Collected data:

——

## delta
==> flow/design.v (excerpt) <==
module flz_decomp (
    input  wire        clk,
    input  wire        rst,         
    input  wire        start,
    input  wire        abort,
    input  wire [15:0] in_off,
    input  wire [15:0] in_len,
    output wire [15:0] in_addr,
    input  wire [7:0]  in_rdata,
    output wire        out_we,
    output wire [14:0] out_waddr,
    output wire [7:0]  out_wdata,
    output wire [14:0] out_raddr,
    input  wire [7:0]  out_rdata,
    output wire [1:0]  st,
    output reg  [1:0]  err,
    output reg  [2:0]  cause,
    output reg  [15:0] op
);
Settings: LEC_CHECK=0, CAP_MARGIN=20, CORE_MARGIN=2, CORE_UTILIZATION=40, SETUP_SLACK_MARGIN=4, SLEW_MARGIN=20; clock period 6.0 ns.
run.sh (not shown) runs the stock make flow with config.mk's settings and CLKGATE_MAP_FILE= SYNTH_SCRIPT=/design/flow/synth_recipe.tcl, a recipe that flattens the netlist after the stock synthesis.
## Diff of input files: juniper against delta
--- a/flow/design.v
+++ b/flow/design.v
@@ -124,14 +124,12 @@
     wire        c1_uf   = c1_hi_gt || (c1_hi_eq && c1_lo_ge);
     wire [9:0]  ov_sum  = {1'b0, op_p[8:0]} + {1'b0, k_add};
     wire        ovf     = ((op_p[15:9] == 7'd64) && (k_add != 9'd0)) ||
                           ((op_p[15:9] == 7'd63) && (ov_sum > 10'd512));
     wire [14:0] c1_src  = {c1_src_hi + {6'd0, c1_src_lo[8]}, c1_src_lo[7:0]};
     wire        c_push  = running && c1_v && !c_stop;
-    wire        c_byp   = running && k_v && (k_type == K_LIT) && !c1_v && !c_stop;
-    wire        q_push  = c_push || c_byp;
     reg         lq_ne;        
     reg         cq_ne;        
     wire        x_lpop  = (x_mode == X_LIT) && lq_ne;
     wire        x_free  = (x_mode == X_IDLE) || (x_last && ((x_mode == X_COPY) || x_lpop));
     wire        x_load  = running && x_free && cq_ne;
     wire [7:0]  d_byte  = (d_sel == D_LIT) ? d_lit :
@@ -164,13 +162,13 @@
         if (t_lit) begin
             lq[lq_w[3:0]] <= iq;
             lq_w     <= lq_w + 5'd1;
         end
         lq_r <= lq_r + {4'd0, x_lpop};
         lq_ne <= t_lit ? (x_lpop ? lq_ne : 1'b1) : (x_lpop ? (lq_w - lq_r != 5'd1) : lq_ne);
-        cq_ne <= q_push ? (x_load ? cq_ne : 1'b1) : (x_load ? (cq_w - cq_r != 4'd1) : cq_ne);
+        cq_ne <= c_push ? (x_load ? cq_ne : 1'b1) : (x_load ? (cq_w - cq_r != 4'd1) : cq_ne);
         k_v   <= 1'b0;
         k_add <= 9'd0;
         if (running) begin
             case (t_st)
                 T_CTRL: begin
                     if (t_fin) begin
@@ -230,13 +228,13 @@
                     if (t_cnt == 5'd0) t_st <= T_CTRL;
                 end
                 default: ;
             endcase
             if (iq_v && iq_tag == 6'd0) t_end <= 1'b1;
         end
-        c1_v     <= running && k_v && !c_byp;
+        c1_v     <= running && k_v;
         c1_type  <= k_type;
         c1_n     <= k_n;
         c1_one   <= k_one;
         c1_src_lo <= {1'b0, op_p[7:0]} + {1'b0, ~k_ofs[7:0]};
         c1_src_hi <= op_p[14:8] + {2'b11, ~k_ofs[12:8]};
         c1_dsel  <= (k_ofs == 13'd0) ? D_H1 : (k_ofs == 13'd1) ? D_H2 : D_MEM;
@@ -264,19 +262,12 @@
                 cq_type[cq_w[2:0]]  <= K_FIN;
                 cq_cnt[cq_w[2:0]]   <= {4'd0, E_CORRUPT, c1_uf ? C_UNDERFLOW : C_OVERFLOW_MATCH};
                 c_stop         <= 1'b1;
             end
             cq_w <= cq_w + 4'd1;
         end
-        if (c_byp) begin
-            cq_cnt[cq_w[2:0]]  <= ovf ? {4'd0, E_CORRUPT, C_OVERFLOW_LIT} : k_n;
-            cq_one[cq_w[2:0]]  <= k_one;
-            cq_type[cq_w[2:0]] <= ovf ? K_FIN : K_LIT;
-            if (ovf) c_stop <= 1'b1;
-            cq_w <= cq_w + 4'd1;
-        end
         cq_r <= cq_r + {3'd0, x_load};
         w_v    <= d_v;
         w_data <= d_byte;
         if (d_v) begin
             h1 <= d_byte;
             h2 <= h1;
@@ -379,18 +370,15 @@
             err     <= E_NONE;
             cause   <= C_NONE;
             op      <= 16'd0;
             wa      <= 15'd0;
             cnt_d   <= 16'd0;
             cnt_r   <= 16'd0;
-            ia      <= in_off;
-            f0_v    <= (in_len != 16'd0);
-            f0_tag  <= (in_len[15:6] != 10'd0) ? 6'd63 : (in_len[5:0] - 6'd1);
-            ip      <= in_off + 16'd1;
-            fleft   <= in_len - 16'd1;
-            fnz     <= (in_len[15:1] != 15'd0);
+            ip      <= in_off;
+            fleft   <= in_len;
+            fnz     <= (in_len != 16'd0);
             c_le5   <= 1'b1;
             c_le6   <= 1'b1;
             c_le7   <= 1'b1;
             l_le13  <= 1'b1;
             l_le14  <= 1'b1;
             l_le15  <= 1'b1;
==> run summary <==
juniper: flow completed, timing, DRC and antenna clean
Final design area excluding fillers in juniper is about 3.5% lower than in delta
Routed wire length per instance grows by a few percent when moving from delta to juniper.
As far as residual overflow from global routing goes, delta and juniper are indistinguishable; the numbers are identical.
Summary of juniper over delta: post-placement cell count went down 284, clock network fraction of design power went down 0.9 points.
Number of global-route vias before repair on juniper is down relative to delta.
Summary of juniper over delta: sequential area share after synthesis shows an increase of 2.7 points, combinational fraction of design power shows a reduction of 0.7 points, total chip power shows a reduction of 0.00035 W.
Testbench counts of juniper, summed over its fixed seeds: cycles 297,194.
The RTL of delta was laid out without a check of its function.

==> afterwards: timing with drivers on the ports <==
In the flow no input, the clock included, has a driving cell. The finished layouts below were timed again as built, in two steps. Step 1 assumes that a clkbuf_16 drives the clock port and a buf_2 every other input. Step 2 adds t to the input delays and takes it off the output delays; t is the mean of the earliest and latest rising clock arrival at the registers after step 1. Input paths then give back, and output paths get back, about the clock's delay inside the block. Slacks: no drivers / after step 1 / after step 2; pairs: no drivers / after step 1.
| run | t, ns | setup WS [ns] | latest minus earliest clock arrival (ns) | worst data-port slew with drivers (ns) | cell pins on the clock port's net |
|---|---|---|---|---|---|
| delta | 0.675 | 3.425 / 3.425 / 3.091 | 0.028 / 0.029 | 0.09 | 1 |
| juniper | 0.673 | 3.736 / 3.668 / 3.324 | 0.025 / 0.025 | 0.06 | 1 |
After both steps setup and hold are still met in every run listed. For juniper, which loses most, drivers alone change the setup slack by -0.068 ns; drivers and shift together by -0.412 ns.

——

Task requirements
Please output exactly the lines between the one holding "in_len - 16'd1;" and the one holding "afterwards: timing with" in the records above, inclusive, and nothing more.

Finished task
-            fleft   <= in_len - 16'd1;
-            fnz     <= (in_len[15:1] != 15'd0);
+            ip      <= in_off;
+            fleft   <= in_len;
+            fnz     <= (in_len != 16'd0);
             c_le5   <= 1'b1;
             c_le6   <= 1'b1;
             c_le7   <= 1'b1;
             l_le13  <= 1'b1;
             l_le14  <= 1'b1;
             l_le15  <= 1'b1;
==> run summary <==
juniper: flow completed, timing, DRC and antenna clean
Final design area excluding fillers in juniper is about 3.5% lower than in delta
Routed wire length per instance grows by a few percent when moving from delta to juniper.
As far as residual overflow from global routing goes, delta and juniper are indistinguishable; the numbers are identical.
Summary of juniper over delta: post-placement cell count went down 284, clock network fraction of design power went down 0.9 points.
Number of global-route vias before repair on juniper is down relative to delta.
Summary of juniper over delta: sequential area share after synthesis shows an increase of 2.7 points, combinational fraction of design power shows a reduction of 0.7 points, total chip power shows a reduction of 0.00035 W.
Testbench counts of juniper, summed over its fixed seeds: cycles 297,194.
The RTL of delta was laid out without a check of its function.

==> afterwards: timing with drivers on the ports <==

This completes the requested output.